Intussen beweegt er een en ander in Zeebrugge en Oostende. We lezen daar vaak over in de pers, en we hoorden ook uw verklaring in Oostende.
Minister, wat is de stand van zaken van de initiatieven die worden genomen om te komen tot een gemeenschappelijke achterlandstrategie, zoals geformuleerd in de basistekst van Flanders Port Area?
Zoals aangegeven zou de vernieuwde aanpak van het Flanders Port Area-concept voor deze legislatuur in de komende maanden uitgewerkt en voorgesteld worden. Wie is hiermee bezig? Op basis van welke studies en/of overlegmomenten met de sector gebeurt dat? Welke timing wordt hier vooropgesteld?
Hoe beoordeelt u de ontwikkelingen in Zeebrugge en Oostende? Pleegt u overleg met de havenbesturen van Zeebrugge en Oostende?
Zal de Vlaamse Regering de havenbesturen ondersteunen bij deze oefening? Zijn bepaalde studies en onderzoeken die in voorbereiding zijn, bijvoorbeeld de gemeenschappelijke achterlandstrategie, bruikbaar voor dit dossier? Worden er pilootprojecten en pilootacties op het getouw gezet?
De voorzitter : De heer Penris heeft het woord.
De heer Jan Penris : Mijnheer Vandaele, ik denk dat u twee dossiers door elkaar haalt. Er is het dossier van Flanders Port Area dat meer dan deze twee havens betreft. Ik sta daar sceptisch, maar welwillend tegenover. Ik vind dat we dat breder moeten bekijken dan Flanders. Als we weten dat Gent heel goed samenwerkt met Vlissingen, dan denk ik dat de scope van Flanders Port Area misschien al groter moet zijn dan Flanders alleen.

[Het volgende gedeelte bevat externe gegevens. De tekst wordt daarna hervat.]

`src/ssp_regs.svh`:
```
// constants of the supply-line serial command port
`ifndef SSP_REGS_SVH
`define SSP_REGS_SVH
`define SSP_RD_BITS 6'h10
`define SSP_WR_BITS 6'h20
`define SSP_RD_SYNC 15:14
`define SSP_WR_SYNC 31:30
`define SSP_RD_PAY 13:3
`define SSP_WR_PAY 29:3
`define SSP_CHK 2:0
`define SSP_F_RW 26
`define SSP_F_TGT 25:22
`define SSP_F_ADDR 21:16
`define SSP_F_DATA 15:0
`define SSP_RD_LEN 5'h0b
`define SSP_WR_LEN 5'h1b
`define SSP_ACCESS_ADDR 6'h3f
`define SSP_ACCESS_KEY 16'h62d2
`define SSP_CRC_POLY 3'h3
`define SSP_CRC_PRESET 3'h7
`define SSP_RSP_LAST 5'h14
`endif

```
`src/ssp_pkg.sv`:
```
// types and check-field function of the serial command port
`include "ssp_regs.svh"
package ssp_pkg;
    typedef enum logic [1:0] {
        SSP_IDLE = 2'b00,
        SSP_MEAS = 2'b01,
        SSP_BITS = 2'b10
    } ssp_rx_state_t;

    // msb first over the low n bits of d
    function automatic logic [2:0] ssp_crc3(input logic [26:0] d, input logic [4:0] n);
        logic [2:0] c;
        logic fb;
        c = `SSP_CRC_PRESET;
        fb = 1'b0;
        for (int i = 26; i >= 0; i--) begin
            if (i < int'(n)) begin
                fb = d[i] ^ c[2];
                c = {c[1:0], 1'b0} ^ ({3{fb}} & `SSP_CRC_POLY);
            end
        end
        return c;
    endfunction
endpackage

```
`src/ssp_tx_if.sv`:
```
// link between the frame decoder and the answer transmitter
`timescale 1ns/1ps
interface ssp_tx_if #(parameter int CNT_W = 16);
    logic ce;
    logic start;
    logic abort;
    logic [15:0] data;
    logic [CNT_W-1:0] half;
    logic busy;
    logic drive_low;
    modport ctl(output ce, start, abort, data, half, input busy, drive_low);
    modport tx(input ce, start, abort, data, half, output busy, drive_low);
endinterface

```
`src/ssp_tx.sv`:
```
// manchester answer transmitter at the measured half-bit time
`timescale 1ns/1ps
`include "ssp_regs.svh"
module ssp_tx #(parameter int CNT_W = 16) (
    input wire logic clock,
    input wire logic rstn,
    ssp_tx_if.tx tx
);
    logic busy_reg;
    logic phase_reg;
    logic [20:0] sh_reg;
    logic [4:0] nbit_reg;
    logic [CNT_W-1:0] cnt_reg;

    always_ff @(posedge clock or negedge rstn) begin
        if (!rstn) begin
            busy_reg <= 1'b0;
            phase_reg <= 1'b0;
            sh_reg <= 21'h00_0000;
            nbit_reg <= 5'h00;
            cnt_reg <= '0;
        end else if (tx.ce) begin
            if (tx.abort) begin
                busy_reg <= 1'b0;
            end else if (tx.start && !busy_reg) begin
                // two zero sync bits, data msb first, then check field
                sh_reg <= {2'h0, tx.data, ssp_pkg::ssp_crc3({11'h000, tx.data}, 5'h10)};
                nbit_reg <= 5'h00;
                phase_reg <= 1'b0;
                cnt_reg <= {{(CNT_W-1){1'b0}}, 1'b1};
                busy_reg <= 1'b1;
            end else if (busy_reg) begin
                if (cnt_reg >= tx.half) begin
                    cnt_reg <= {{(CNT_W-1){1'b0}}, 1'b1};
                    phase_reg <= ~phase_reg;
                    if (phase_reg) begin
                        sh_reg <= {sh_reg[19:0], 1'b0};
                        nbit_reg <= nbit_reg + 5'h01;
                        busy_reg <= (nbit_reg != `SSP_RSP_LAST);
                    end
                end else begin
                    cnt_reg <= cnt_reg + {{(CNT_W-1){1'b0}}, 1'b1};
                end
            end
        end
    end

    // first half carries the bit level, so a 0 rises mid-cell
    assign tx.drive_low = busy_reg & (phase_reg ? sh_reg[20] : ~sh_reg[20]);
    assign tx.busy = busy_reg;
endmodule // ssp_tx

```
`src/ssp_port.sv`:
```
// supply-line manchester command port: decoder, mode control, answers
`timescale 1ns/1ps
`include "ssp_regs.svh"
module ssp_port #(
    parameter int CNT_W = 16,
    parameter int MIN_HALF = 4
) (
    input wire logic clock,
    input wire logic rstn,
    input wire logic clk_en,
    input wire logic supply_rx,
    input wire logic serial_supply_port_disable,
    input wire logic die_strap_low,
    input wire logic die_strap_high,
    input wire logic angle_pwm_low,
    input wire logic pwm_pin_in,
    output logic pwm_pin_out,
    output logic pwm_pin_oe,
    output logic reg_wr_valid,
    output logic [5:0] reg_wr_addr,
    output logic [15:0] reg_wr_data,
    output logic reg_rd_valid,
    output logic [5:0] reg_rd_addr,
    input wire logic [15:0] reg_rd_data,
    output logic comm_mode,
    output logic frame_crc_error
);
    // =====================================================
    // elaboration checks
    if (CNT_W < 4 || CNT_W > 24) begin : g_bad_cnt
        $error("CNT_W out of range");
    end
    if (MIN_HALF < 2 || MIN_HALF >= (1 << (CNT_W - 2))) begin : g_bad_min
        $error("MIN_HALF out of range");
    end

    localparam logic [CNT_W-1:0] CNT_ONE = {{(CNT_W-1){1'b0}}, 1'b1};
    localparam logic [CNT_W-1:0] CNT_MAX = {CNT_W{1'b1}};
    localparam logic [CNT_W-1:0] HALF_MIN = CNT_W'(MIN_HALF);

    // =====================================================
    // state
    ssp_pkg::ssp_rx_state_t state_reg;
    logic rx_prev_reg;
    logic [CNT_W-1:0] cnt_reg;
    logic [CNT_W-1:0] half_reg;
    logic [5:0] nbit_reg;
    logic [31:0] shift_reg;
    logic [1:0] die_id_reg;
    logic strap_done_reg;
    logic comm_mode_reg;
    logic rd_pend_reg;
    logic wr_valid_reg;
    logic [5:0] wr_addr_reg;
    logic [15:0] wr_data_reg;
    logic [5:0] rd_addr_reg;
    logic crc_err_reg;
    logic pwm_oe_reg;

    ssp_tx_if #(.CNT_W(CNT_W)) txi ();

    // =====================================================
    // line edges and bit windows
    logic rise;
    logic fall;
    logic edge_seen;
    logic [CNT_W-1:0] win_lo;
    logic [CNT_W-1:0] win_hi;
    logic take_bit;
    logic frame_end;

    assign rise = ~rx_prev_reg & supply_rx;
    assign fall = rx_prev_reg & ~supply_rx;
    assign edge_seen = rise | fall;
    // cell boundary edges land near one half-bit and are skipped;
    // mid-cell edges land near two half-bits after the previous one
    assign win_lo = half_reg + (half_reg >> 1);
    assign win_hi = (half_reg << 1) + half_reg;
    assign take_bit = (state_reg == ssp_pkg::SSP_BITS) && edge_seen && (cnt_reg >= win_lo);
    assign frame_end = (state_reg == ssp_pkg::SSP_BITS) && !serial_supply_port_disable && !edge_seen
                       && (cnt_reg >= win_hi);

    // =====================================================
    // frame fields
    logic is_rd_len;
    logic is_wr_len;
    logic sync_ok;
    logic [26:0] pay;
    logic [4:0] pay_len;
    logic crc_ok;
    logic frame_ok;
    logic f_read;
    logic f_write;
    logic [3:0] f_tgt;
    logic [5:0] f_addr;
    logic [15:0] f_data;
    logic id_hit;
    logic is_ctrl;

    assign is_rd_len = (nbit_reg == `SSP_RD_BITS);
    assign is_wr_len = (nbit_reg == `SSP_WR_BITS);
    assign sync_ok = is_rd_len ? (shift_reg[`SSP_RD_SYNC] == 2'h0)
                               : (shift_reg[`SSP_WR_SYNC] == 2'h0);
    // reads are aligned to the write layout so field positions are shared
    assign pay = is_rd_len ? {shift_reg[`SSP_RD_PAY], 16'h0000} : shift_reg[`SSP_WR_PAY];
    assign pay_len = is_rd_len ? `SSP_RD_LEN : `SSP_WR_LEN;
    assign crc_ok = ssp_pkg::ssp_crc3(is_rd_len ? {16'h0000, shift_reg[`SSP_RD_PAY]}
                                                : shift_reg[`SSP_WR_PAY],
                                      pay_len) == shift_reg[`SSP_CHK];
    assign f_read = is_rd_len && pay[`SSP_F_RW];
    assign f_write = is_wr_len && !pay[`SSP_F_RW];
    assign f_tgt = pay[`SSP_F_TGT];
    assign f_addr = pay[`SSP_F_ADDR];
    assign f_data = pay[`SSP_F_DATA];
    assign frame_ok = frame_end && sync_ok && crc_ok && (f_read || f_write);
    assign id_hit = f_tgt[die_id_reg];
    assign is_ctrl = f_write && (f_addr == `SSP_ACCESS_ADDR);

    // =====================================================
    // die identity from straps, caught once after reset release
    always_ff @(posedge clock or negedge rstn) begin
        if (!rstn) begin
            die_id_reg <= 2'h0;
            strap_done_reg <= 1'b0;
        end else if (clk_en && !strap_done_reg) begin
            die_id_reg <= {die_strap_high, die_strap_low};
            strap_done_reg <= 1'b1;
        end
    end

    // =====================================================
    // receiver: rate measurement and bit sampling
    always_ff @(posedge clock or negedge rstn) begin
        if (!rstn) begin
            rx_prev_reg <= 1'b1;
        end else if (clk_en) begin
            rx_prev_reg <= supply_rx;
        end
    end

    always_ff @(posedge clock or negedge rstn) begin
        if (!rstn) begin
            state_reg <= ssp_pkg::SSP_IDLE;
            cnt_reg <= '0;
            half_reg <= HALF_MIN;
            nbit_reg <= 6'h00;
            shift_reg <= 32'h0000_0000;
        end else if (clk_en) begin
            if (serial_supply_port_disable) begin
                state_reg <= ssp_pkg::SSP_IDLE;
            end else begin
                unique case (state_reg)
                    ssp_pkg::SSP_IDLE: begin
                        // idle line is high; the first sync cell opens low
                        if (fall) begin
                            state_reg <= ssp_pkg::SSP_MEAS;
                            cnt_reg <= CNT_ONE;
                        end
                    end
                    ssp_pkg::SSP_MEAS: begin
                        if (rise) begin
                            // first half cell sets the rate for this frame
                            half_reg <= cnt_reg;
                            cnt_reg <= CNT_ONE;
                            nbit_reg <= 6'h01;
                            shift_reg <= 32'h0000_0000;
                            state_reg <= (cnt_reg < HALF_MIN) ? ssp_pkg::SSP_IDLE
                                                               : ssp_pkg::SSP_BITS;
                        end else if (fall || cnt_reg == CNT_MAX) begin
                            state_reg <= ssp_pkg::SSP_IDLE;
                        end else begin
                            cnt_reg <= cnt_reg + CNT_ONE;
                        end
                    end
                    ssp_pkg::SSP_BITS: begin
                        if (take_bit) begin
                            // falling mid-cell edge carries a one
                            shift_reg <= {shift_reg[30:0], fall};
                            nbit_reg <= (nbit_reg == 6'h3f) ? nbit_reg : nbit_reg + 6'h01;
                            cnt_reg <= CNT_ONE;
                        end else if (frame_end) begin
                            state_reg <= ssp_pkg::SSP_IDLE;
                        end else if (cnt_reg != CNT_MAX) begin
                            cnt_reg <= cnt_reg + CNT_ONE;
                        end
                    end
                    default: begin
                        state_reg <= ssp_pkg::SSP_IDLE;
                    end
                endcase
            end
        end
    end

    // =====================================================
    // mode control
    always_ff @(posedge clock or negedge rstn) begin
        if (!rstn) begin
            comm_mode_reg <= 1'b0;
        end else if (clk_en && frame_ok && is_ctrl) begin
            // broadcast: the target mask is not looked at
            comm_mode_reg <= (f_data == `SSP_ACCESS_KEY);
        end
    end

    always_ff @(posedge clock or negedge rstn) begin
        if (!rstn) begin
            crc_err_reg <= 1'b0;
        end else if (clk_en) begin
            crc_err_reg <= frame_end && sync_ok && (is_rd_len || is_wr_len) && !crc_ok;
        end
    end

    // =====================================================
    // register writes
    always_ff @(posedge clock or negedge rstn) begin
        if (!rstn) begin
            wr_valid_reg <= 1'b0;
            wr_addr_reg <= 6'h00;
            wr_data_reg <= 16'h0000;
        end else if (clk_en) begin
            // nothing but the access frame acts outside communication mode
            wr_valid_reg <= frame_ok && f_write && !is_ctrl && comm_mode_reg
                            && (f_tgt == 4'h0 || id_hit);
            if (frame_ok && f_write) begin
                wr_addr_reg <= f_addr;
                wr_data_reg <= f_data;
            end
        end
    end

    // =====================================================
    // read requests and answer start
    always_ff @(posedge clock or negedge rstn) begin
        if (!rstn) begin
            rd_pend_reg <= 1'b0;
            rd_addr_reg <= 6'h00;
        end else if (clk_en) begin
            if (frame_ok && f_read && comm_mode_reg && id_hit && !txi.busy) begin
                rd_pend_reg <= 1'b1;
                rd_addr_reg <= f_addr;
            end else begin
                rd_pend_reg <= 1'b0;
            end
        end
    end

    // a read that arrives while an answer is still going out is dropped
    assign txi.ce = clk_en;
    assign txi.start = rd_pend_reg && comm_mode_reg;
    assign txi.abort = !comm_mode_reg;
    assign txi.data = reg_rd_data;
    assign txi.half = half_reg;

    ssp_tx #(.CNT_W(CNT_W)) u_tx (
        .clock(clock),
        .rstn(rstn),
        .tx(txi)
    );

    // =====================================================
    // pulse-width pin: open drain, enable pulls low
    always_ff @(posedge clock or negedge rstn) begin
        if (!rstn) begin
            pwm_oe_reg <= 1'b0;
        end else if (clk_en) begin
            // angle output is cut at once, even mid-pulse
            pwm_oe_reg <= comm_mode_reg ? txi.drive_low : angle_pwm_low;
        end
    end

    assign pwm_pin_out = 1'b0;
    assign pwm_pin_oe = pwm_oe_reg;
    assign reg_wr_valid = wr_valid_reg;
    assign reg_wr_addr = wr_addr_reg;
    assign reg_wr_data = wr_data_reg;
    assign reg_rd_valid = rd_pend_reg;
    assign reg_rd_addr = rd_addr_reg;
    assign comm_mode = comm_mode_reg;
    assign frame_crc_error = crc_err_reg;
endmodule // ssp_port

```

Wanneer u het vandaag hebt over de fusie van Oostende en Zeebrugge, dan wordt het wat concreter. Ik denk dat de betrokken havenbesturen, of althans de politici die deze havens besturen, ook eens duidelijk moeten aangeven of ze al dan niet voorstander zijn van zon fusie. Als ze voorstander zijn, dan ziet het hele verhaal er wellicht anders uit dan nu. Ik ben geen voorstander van grote fusies binnen het Vlaamse areaal, al was het maar omdat ik een aanhanger ben van de hanzeatische traditie die erin bestaat dat elke gemeente in deze haar verantwoordelijkheid moet nemen. Dat is ook altijd de kracht van ons havenlandschap geweest. Wij hebben altijd veel kleine, elkaar vaak op een eerlijke en scherpe manier beconcurrerende havengemeenschappen gehad, en dat was altijd in het voordeel van de klant.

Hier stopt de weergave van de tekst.